Working from the records below, repeat exactly the lines starting at the line that contains "sky130_fd_sc_hd__nor4_4 1, sky130_fd_sc_hd__o21bai_1" and ending at the line that contains "sky130_fd_sc_hd__nor2_1 21, sky130_fd_sc_hd__a31oi_1", inclusive.

Collected data entries:
== == ==

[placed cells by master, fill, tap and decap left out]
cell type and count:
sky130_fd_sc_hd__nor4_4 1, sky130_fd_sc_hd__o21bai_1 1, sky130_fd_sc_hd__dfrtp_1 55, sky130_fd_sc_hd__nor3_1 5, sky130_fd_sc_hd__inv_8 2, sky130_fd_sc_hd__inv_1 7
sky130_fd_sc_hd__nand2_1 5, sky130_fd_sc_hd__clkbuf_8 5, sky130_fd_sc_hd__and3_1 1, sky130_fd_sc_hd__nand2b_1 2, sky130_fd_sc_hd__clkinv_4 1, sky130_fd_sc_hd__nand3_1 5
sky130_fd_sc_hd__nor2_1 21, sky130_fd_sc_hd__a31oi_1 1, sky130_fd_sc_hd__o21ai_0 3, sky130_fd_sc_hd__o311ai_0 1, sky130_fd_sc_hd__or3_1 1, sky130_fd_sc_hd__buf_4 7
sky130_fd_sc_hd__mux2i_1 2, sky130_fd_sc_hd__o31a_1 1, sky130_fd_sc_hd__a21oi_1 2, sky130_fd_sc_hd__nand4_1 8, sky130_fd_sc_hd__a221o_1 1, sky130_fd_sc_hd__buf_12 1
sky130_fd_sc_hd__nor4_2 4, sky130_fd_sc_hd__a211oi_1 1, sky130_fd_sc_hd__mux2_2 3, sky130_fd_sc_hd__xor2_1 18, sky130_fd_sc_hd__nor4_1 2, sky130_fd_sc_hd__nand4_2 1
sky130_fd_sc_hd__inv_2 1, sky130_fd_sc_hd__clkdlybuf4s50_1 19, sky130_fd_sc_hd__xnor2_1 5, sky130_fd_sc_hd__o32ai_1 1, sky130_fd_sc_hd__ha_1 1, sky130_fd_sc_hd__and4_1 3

== == ==

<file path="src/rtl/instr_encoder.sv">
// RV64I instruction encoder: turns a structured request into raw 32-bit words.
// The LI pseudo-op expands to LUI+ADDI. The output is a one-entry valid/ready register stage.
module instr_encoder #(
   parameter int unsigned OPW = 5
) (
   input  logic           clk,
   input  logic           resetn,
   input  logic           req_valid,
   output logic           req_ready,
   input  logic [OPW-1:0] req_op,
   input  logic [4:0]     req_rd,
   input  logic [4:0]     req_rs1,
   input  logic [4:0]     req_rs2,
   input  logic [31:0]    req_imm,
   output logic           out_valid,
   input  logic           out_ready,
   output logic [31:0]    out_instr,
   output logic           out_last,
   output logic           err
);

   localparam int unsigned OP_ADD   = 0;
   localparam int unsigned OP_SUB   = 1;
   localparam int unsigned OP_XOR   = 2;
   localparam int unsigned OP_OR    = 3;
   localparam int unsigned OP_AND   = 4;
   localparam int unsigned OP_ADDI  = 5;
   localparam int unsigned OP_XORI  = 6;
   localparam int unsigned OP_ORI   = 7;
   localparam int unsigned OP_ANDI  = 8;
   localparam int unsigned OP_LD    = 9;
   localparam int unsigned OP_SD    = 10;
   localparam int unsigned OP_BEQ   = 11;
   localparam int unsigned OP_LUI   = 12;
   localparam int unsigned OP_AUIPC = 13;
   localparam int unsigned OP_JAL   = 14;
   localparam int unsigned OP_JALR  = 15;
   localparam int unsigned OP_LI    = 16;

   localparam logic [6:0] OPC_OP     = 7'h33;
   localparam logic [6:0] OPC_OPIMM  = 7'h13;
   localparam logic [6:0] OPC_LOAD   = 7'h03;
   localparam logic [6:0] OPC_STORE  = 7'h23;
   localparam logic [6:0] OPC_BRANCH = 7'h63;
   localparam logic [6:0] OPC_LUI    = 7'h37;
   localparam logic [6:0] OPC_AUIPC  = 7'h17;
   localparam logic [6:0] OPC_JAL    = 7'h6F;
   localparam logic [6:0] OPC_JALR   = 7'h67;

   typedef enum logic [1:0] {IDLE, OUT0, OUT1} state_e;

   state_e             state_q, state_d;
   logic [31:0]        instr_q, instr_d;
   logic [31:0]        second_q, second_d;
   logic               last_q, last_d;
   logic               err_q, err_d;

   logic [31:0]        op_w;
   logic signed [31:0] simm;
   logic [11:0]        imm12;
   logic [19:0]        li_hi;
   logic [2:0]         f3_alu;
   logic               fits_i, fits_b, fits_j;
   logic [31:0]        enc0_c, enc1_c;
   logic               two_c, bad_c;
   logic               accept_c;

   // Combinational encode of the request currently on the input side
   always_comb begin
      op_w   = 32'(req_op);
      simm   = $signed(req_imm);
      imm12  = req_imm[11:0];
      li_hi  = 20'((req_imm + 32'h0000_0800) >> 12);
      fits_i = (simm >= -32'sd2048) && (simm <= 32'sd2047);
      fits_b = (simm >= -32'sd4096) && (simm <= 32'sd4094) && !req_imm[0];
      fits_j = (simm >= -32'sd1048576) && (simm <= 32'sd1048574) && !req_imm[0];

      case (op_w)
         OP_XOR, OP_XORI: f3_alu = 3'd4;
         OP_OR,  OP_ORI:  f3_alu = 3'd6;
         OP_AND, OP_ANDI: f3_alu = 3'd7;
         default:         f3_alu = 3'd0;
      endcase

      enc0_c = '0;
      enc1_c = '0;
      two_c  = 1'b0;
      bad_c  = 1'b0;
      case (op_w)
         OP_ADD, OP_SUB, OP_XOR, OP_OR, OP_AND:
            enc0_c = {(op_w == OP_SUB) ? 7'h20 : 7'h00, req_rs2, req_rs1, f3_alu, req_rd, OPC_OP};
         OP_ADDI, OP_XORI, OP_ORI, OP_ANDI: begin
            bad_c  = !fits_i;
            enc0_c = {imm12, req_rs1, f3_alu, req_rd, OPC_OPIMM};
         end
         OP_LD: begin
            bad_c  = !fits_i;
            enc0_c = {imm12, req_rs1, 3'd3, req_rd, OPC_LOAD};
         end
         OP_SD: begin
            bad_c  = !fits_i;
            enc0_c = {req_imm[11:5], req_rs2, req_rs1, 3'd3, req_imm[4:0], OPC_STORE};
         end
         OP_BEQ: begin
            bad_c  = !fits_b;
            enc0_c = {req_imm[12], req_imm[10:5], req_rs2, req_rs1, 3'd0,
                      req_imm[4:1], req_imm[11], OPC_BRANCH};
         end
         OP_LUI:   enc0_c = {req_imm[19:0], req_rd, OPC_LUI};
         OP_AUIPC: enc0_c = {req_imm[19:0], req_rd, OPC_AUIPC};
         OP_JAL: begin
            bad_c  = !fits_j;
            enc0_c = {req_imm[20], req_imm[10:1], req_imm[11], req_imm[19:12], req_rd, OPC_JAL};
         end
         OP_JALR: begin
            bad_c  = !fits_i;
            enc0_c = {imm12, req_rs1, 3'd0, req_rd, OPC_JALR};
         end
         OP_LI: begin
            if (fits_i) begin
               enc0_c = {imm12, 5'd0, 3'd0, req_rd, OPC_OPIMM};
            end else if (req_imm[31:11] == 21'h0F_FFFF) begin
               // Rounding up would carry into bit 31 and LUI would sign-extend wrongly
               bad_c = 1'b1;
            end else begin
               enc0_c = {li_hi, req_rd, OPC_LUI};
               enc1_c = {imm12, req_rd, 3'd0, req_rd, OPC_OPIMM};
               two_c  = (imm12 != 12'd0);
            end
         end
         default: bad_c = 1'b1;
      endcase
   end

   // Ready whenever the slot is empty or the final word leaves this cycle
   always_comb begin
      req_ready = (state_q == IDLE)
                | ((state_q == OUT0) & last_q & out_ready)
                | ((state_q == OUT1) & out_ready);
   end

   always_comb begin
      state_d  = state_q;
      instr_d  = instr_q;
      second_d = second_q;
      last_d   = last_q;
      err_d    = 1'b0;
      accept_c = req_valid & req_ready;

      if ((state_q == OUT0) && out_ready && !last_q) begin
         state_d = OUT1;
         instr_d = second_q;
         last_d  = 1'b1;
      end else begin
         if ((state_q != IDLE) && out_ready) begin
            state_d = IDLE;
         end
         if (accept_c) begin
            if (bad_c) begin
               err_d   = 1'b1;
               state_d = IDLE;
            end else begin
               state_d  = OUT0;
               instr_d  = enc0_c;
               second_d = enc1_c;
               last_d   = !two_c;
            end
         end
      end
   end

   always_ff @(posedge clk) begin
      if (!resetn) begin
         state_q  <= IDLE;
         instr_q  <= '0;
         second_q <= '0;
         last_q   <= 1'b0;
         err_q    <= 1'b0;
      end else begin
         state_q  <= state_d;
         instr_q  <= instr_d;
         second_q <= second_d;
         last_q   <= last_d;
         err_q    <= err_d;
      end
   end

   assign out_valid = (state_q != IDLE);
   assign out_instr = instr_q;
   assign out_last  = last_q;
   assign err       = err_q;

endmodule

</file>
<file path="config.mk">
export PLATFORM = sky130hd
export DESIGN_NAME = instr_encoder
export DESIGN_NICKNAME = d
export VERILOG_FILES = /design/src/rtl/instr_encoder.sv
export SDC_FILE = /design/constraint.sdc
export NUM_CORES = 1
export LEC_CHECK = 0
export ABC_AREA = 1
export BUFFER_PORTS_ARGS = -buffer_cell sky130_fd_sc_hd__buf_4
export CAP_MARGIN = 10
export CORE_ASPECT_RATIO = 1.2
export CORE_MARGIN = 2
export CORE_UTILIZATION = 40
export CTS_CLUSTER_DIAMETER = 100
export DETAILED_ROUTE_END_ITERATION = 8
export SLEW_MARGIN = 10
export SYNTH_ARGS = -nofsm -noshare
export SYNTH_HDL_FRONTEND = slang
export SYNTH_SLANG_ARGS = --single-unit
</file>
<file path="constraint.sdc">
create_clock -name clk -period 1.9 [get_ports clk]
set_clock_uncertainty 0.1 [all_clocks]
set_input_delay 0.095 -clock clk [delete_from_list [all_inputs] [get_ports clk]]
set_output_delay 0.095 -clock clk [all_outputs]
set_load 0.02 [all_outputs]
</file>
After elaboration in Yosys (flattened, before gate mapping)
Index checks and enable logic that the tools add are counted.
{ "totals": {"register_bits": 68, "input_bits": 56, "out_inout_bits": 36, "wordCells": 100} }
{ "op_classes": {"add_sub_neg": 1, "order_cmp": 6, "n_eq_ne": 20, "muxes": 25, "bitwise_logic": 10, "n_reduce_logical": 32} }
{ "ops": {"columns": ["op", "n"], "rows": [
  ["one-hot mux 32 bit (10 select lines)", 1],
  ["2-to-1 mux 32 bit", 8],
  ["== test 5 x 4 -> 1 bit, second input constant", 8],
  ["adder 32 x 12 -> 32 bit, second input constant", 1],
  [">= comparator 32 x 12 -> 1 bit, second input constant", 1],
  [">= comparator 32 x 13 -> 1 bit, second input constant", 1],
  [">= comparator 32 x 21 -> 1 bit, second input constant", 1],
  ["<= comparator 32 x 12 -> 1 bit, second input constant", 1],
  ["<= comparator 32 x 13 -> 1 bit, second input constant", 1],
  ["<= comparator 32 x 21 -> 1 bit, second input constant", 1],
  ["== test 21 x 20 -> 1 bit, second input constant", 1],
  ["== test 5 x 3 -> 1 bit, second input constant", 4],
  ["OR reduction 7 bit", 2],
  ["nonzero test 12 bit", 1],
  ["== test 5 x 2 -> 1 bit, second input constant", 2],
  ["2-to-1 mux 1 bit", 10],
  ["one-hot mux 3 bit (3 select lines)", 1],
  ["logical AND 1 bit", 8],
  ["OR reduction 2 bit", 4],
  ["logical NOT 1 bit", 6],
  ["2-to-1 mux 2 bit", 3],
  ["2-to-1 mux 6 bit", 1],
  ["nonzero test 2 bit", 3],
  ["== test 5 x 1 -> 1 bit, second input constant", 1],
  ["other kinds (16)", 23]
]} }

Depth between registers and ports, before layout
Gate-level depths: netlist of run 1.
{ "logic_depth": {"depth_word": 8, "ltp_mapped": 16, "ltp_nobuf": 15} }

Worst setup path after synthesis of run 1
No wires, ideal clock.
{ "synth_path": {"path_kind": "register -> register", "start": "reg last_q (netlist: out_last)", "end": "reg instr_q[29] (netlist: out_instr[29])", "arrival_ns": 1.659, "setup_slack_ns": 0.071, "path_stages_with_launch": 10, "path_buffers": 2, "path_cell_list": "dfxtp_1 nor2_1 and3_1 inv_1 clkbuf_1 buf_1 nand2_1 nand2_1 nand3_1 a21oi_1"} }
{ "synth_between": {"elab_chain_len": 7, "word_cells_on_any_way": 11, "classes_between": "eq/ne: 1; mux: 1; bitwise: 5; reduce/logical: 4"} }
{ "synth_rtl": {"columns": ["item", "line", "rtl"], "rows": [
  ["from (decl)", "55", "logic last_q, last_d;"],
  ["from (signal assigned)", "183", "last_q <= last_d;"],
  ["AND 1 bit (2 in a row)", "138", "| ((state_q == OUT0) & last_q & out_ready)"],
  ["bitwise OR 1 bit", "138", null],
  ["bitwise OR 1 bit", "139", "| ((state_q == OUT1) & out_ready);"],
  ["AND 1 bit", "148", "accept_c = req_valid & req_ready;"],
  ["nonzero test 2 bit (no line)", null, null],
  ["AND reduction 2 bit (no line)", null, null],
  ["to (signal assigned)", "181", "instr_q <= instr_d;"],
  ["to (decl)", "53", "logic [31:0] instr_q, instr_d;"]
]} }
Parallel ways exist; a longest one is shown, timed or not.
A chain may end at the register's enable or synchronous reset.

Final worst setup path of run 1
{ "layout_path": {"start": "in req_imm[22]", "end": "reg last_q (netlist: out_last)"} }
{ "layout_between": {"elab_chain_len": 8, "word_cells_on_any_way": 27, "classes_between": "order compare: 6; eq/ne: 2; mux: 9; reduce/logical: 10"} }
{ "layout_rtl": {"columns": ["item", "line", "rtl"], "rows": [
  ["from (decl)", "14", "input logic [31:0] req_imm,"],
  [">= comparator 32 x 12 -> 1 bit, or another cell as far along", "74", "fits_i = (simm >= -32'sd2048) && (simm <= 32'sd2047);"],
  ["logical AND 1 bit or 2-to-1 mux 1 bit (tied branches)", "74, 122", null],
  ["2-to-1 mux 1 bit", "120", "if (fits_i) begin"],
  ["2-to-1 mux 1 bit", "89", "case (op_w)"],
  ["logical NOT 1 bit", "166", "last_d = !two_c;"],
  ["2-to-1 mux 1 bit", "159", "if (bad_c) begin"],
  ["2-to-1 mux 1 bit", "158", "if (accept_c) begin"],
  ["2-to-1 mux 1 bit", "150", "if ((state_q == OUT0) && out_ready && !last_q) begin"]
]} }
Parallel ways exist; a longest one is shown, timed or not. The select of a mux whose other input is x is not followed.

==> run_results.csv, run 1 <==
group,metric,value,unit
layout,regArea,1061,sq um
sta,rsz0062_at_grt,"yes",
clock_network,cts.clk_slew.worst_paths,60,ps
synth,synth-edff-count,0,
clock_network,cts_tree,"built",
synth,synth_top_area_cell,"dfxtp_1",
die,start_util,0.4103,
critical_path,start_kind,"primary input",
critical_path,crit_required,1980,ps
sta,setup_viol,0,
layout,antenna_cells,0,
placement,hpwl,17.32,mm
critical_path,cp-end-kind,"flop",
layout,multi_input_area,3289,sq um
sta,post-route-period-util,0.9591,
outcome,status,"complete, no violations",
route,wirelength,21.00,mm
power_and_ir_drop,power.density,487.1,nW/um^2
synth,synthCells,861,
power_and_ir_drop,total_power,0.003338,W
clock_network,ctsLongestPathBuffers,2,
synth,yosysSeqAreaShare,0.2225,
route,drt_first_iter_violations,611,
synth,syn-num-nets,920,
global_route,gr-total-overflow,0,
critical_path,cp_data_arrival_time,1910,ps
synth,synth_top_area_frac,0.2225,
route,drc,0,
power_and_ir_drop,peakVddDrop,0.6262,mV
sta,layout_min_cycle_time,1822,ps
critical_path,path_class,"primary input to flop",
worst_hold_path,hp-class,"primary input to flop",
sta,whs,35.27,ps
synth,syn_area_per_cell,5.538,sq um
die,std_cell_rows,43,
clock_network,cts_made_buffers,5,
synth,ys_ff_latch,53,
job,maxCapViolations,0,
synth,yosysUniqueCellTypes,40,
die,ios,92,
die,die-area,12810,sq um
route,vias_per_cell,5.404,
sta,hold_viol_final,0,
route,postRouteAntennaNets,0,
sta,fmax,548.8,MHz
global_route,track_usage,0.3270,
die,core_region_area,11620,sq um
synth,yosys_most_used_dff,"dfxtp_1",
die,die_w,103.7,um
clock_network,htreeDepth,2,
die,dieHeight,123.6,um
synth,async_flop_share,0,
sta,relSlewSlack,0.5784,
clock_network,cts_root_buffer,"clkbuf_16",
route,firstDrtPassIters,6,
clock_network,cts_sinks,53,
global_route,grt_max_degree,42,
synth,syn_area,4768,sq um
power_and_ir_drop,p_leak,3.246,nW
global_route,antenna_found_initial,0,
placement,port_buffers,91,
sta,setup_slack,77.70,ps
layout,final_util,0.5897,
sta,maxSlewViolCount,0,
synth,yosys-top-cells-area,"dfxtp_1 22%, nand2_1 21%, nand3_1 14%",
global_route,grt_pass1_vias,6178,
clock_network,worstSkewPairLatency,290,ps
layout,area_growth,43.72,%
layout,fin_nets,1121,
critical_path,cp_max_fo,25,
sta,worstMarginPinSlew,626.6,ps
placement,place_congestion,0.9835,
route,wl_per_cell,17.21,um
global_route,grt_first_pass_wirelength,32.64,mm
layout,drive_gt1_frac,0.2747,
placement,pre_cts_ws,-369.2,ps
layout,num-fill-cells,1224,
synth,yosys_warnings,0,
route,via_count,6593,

== == ==

Task output –
sky130_fd_sc_hd__nor4_4 1, sky130_fd_sc_hd__o21bai_1 1, sky130_fd_sc_hd__dfrtp_1 55, sky130_fd_sc_hd__nor3_1 5, sky130_fd_sc_hd__inv_8 2, sky130_fd_sc_hd__inv_1 7
sky130_fd_sc_hd__nand2_1 5, sky130_fd_sc_hd__clkbuf_8 5, sky130_fd_sc_hd__and3_1 1, sky130_fd_sc_hd__nand2b_1 2, sky130_fd_sc_hd__clkinv_4 1, sky130_fd_sc_hd__nand3_1 5
sky130_fd_sc_hd__nor2_1 21, sky130_fd_sc_hd__a31oi_1 1, sky130_fd_sc_hd__o21ai_0 3, sky130_fd_sc_hd__o311ai_0 1, sky130_fd_sc_hd__or3_1 1, sky130_fd_sc_hd__buf_4 7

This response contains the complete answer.